核兵器および通常兵器の廃絶をめざすブログ

近代文学研究を通して、世界平和を考えています。

「雨の木を聴く女たち」「新しい人よ眼ざめよ」「静かな生活」

 いずれも『大江健三郎小説 7』収録の連作短編です。
 想像力の文学を提唱する大江ですが、彼の本領はこうした私小説(「ししょうせつ」または「わたくししょうせつ」。一人称で作家自身のことを書いた小説)にちょっとだけ「話を盛った」方向にあるのではないでしょうか。
 ゼロから未来小説をつむごうとした『治療塔』の破綻ぶりを見ても(私は同作品の冒頭部分だけはすきなのですが。KSシステム万歳)、実は想像力の作家じゃないんじゃないかと思います。
 
 「雨の木(略)」の中では、「美人OL殺人事件!赤い水着の女の誘惑・・・」といった副題をつけたくなる「泳ぐ男」が異色作でした。

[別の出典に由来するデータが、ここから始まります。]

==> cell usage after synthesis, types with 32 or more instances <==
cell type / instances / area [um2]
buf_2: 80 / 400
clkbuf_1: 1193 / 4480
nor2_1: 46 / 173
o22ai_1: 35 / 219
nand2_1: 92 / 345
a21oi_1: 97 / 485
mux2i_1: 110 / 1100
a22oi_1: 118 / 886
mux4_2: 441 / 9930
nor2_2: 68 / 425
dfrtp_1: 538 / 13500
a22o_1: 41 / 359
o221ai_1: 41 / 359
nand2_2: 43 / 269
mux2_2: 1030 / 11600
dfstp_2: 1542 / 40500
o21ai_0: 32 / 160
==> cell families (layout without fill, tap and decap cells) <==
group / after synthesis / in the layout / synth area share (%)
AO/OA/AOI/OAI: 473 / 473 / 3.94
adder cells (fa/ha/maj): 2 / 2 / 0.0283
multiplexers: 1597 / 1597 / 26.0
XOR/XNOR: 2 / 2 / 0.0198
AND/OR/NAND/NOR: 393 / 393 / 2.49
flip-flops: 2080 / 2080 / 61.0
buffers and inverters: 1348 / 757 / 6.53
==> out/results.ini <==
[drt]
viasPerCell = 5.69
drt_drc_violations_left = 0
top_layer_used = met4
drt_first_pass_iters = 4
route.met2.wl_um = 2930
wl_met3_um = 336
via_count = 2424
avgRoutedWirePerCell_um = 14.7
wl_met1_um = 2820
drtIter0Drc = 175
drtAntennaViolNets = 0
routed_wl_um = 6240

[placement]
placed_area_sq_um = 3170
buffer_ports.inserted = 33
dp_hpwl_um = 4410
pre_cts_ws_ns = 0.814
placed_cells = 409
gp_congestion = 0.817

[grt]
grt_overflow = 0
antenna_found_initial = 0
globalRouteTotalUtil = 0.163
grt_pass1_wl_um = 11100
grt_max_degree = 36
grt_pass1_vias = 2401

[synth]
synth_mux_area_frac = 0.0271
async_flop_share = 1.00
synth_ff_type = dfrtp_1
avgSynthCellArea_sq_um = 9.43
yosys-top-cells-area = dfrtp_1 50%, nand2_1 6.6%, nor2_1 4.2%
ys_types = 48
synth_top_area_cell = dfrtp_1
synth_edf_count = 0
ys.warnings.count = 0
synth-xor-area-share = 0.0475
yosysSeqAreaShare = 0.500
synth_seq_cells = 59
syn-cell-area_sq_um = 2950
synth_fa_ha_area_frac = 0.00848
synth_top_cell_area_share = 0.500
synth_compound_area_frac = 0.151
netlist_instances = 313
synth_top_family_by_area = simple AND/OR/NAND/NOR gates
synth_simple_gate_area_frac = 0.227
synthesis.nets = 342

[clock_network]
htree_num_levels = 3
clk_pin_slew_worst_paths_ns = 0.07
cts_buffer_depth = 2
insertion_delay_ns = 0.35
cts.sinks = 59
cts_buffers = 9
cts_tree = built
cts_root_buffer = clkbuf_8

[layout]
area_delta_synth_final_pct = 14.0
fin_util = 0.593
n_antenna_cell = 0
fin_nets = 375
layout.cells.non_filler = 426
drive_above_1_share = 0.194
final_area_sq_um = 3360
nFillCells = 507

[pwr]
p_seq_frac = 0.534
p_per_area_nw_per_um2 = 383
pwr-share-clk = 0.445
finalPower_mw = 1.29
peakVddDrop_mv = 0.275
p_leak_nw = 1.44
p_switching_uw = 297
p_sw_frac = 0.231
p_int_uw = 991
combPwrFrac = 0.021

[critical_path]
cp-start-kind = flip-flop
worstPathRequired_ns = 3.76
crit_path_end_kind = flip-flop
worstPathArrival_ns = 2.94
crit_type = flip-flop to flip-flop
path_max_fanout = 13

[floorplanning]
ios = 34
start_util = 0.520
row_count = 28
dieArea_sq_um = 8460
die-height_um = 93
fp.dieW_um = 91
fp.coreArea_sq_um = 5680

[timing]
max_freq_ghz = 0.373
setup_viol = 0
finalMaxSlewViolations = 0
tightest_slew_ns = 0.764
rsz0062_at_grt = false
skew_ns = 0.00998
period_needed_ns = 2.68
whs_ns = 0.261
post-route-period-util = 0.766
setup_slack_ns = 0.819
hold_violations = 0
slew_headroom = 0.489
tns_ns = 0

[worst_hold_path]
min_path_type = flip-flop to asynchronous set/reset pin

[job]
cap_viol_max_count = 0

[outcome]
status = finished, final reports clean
### src/rtl/adc_cmd_pkg.sv
`timescale 1ns/1ps
package adc_cmd_pkg;
  localparam int BYTE_W = 8;
  localparam int ADDR_W = 3;
  localparam int GAIN_W = 3;
  localparam int PRE_W  = 3;
  localparam int CH_W   = ADDR_W + 1;
  localparam int NEG_W  = CH_W + 1;

  typedef struct packed {
    logic              single;
    logic              odd;
    logic [ADDR_W-1:0] addr;
  } chan_sel_t;

  typedef struct packed {
    logic              temp;
    logic              rej_a;
    logic              rej_b;
    logic              fast;
    logic [GAIN_W-1:0] gain;
  } conv_cfg_t;

  localparam int CHAN_FLD_W = $bits(chan_sel_t);
  localparam int CFG_FLD_W  = $bits(conv_cfg_t);

  localparam chan_sel_t CHAN_DEFAULT = '0;
  localparam conv_cfg_t CFG_DEFAULT  = '0;

  localparam logic [PRE_W-1:0] PRE_HOLD_A = 3'b000;
  localparam logic [PRE_W-1:0] PRE_HOLD_B = 3'b100;
  localparam logic [PRE_W-1:0] PRE_LOAD   = 3'b101;

  localparam logic [NEG_W-1:0] NEG_COMMON = NEG_W'(1) << CH_W;

  typedef enum logic [1:0] {
    ST_BOOT = 2'd0,
    ST_CONV = 2'd1,
    ST_IDLE = 2'd2
  } dec_state_t;
endpackage

### src/rtl/adc_cmd_rx.sv
`timescale 1ns/1ps
module adc_cmd_rx
  import adc_cmd_pkg::*;
(
  input  logic              clk,
  input  logic              rst,
  input  logic              accept,
  input  logic              rx_valid,
  input  logic [BYTE_W-1:0] rx_byte,
  input  logic              rx_stop,
  output chan_sel_t         stg_chan,
  output logic              stg_chan_vld,
  output conv_cfg_t         stg_cfg,
  output logic              stg_cfg_vld,
  output logic              bad_pre
);
  localparam int IDX_W = 2;
  localparam logic [IDX_W-1:0] IDX_SAT = 2'd2;

  logic [IDX_W-1:0] idx;
  logic [PRE_W-1:0] pre;
  logic             take;
  logic             pre_legal;

  assign take      = accept && rx_valid;
  assign pre       = rx_byte[BYTE_W-1 -: PRE_W];
  assign pre_legal = (pre == PRE_HOLD_A) || (pre == PRE_HOLD_B) || (pre == PRE_LOAD);
  assign bad_pre   = take && (idx == '0) && !pre_legal;

  always_ff @(posedge clk) begin
    if (rst) begin
      idx          <= '0;
      stg_chan     <= CHAN_DEFAULT;
      stg_chan_vld <= 1'b0;
      stg_cfg      <= CFG_DEFAULT;
      stg_cfg_vld  <= 1'b0;
    end else if (rx_stop) begin
      idx          <= '0;
      stg_chan_vld <= 1'b0;
      stg_cfg_vld  <= 1'b0;
    end else if (take) begin
      if (idx != IDX_SAT) idx <= idx + 1'b1;
      if (idx == '0) begin
        if (pre == PRE_LOAD) begin
          stg_chan     <= chan_sel_t'(rx_byte[CHAN_FLD_W-1:0]);
          stg_chan_vld <= 1'b1;
        end
      end else if (idx == 2'd1) begin
        if (stg_chan_vld && rx_byte[BYTE_W-1]) begin
          stg_cfg     <= conv_cfg_t'(rx_byte[CFG_FLD_W-1:0]);
          stg_cfg_vld <= 1'b1;
        end
      end
    end
  end
endmodule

まさか大江健三郎っぽい人が推理を始めるとは。
 「新しい人よ(略)」は、イーヨーこと光さんが家族と葛藤しつつも成長していく姿を描いた私小説。発作を起こしたり暴れたりと、たぶん小説には書けないんだろうなと思わせることも多そうな光さんですが、独特のユーモアセンスで周囲をなごませることも多い方です。「オデキ感激!」と「インゲンしんぼうだ」には笑わせてもらいました。
 (もとネタはなつかしのCM.たしかハウスバーモントカレーと日本観光)
 もちろん、伝説の名セリフ、「イーヨーは、もういません!」も忘れてはいけません。
 「静かな生活」は、大江家長女のマーちゃん(っぽい人。大江作品はすべて実話とは限りません)を主人公兼一人称の語り手とした連作。前に彼女をオーちゃんの妹とか書いてしまいましたが、実は姉でした(光さん、マーちゃん、オーちゃんの順)。「泳ぐ男」のモデルっぽい人がまた現れて、このピンチを乗り切ることができるでしょうか?(光さんの口癖。相撲中継で覚えたらしい)な状況に陥りますが、家族の絆で見事に乗り切ります。
 
 こういうほんわか系の小説だけ読んでると、私も大江健三郎との合意点が見いだせそうな気分になります。
 ダークサイド大江が読みたい方は、『最後の小説』をどうぞ。近日中にご紹介します。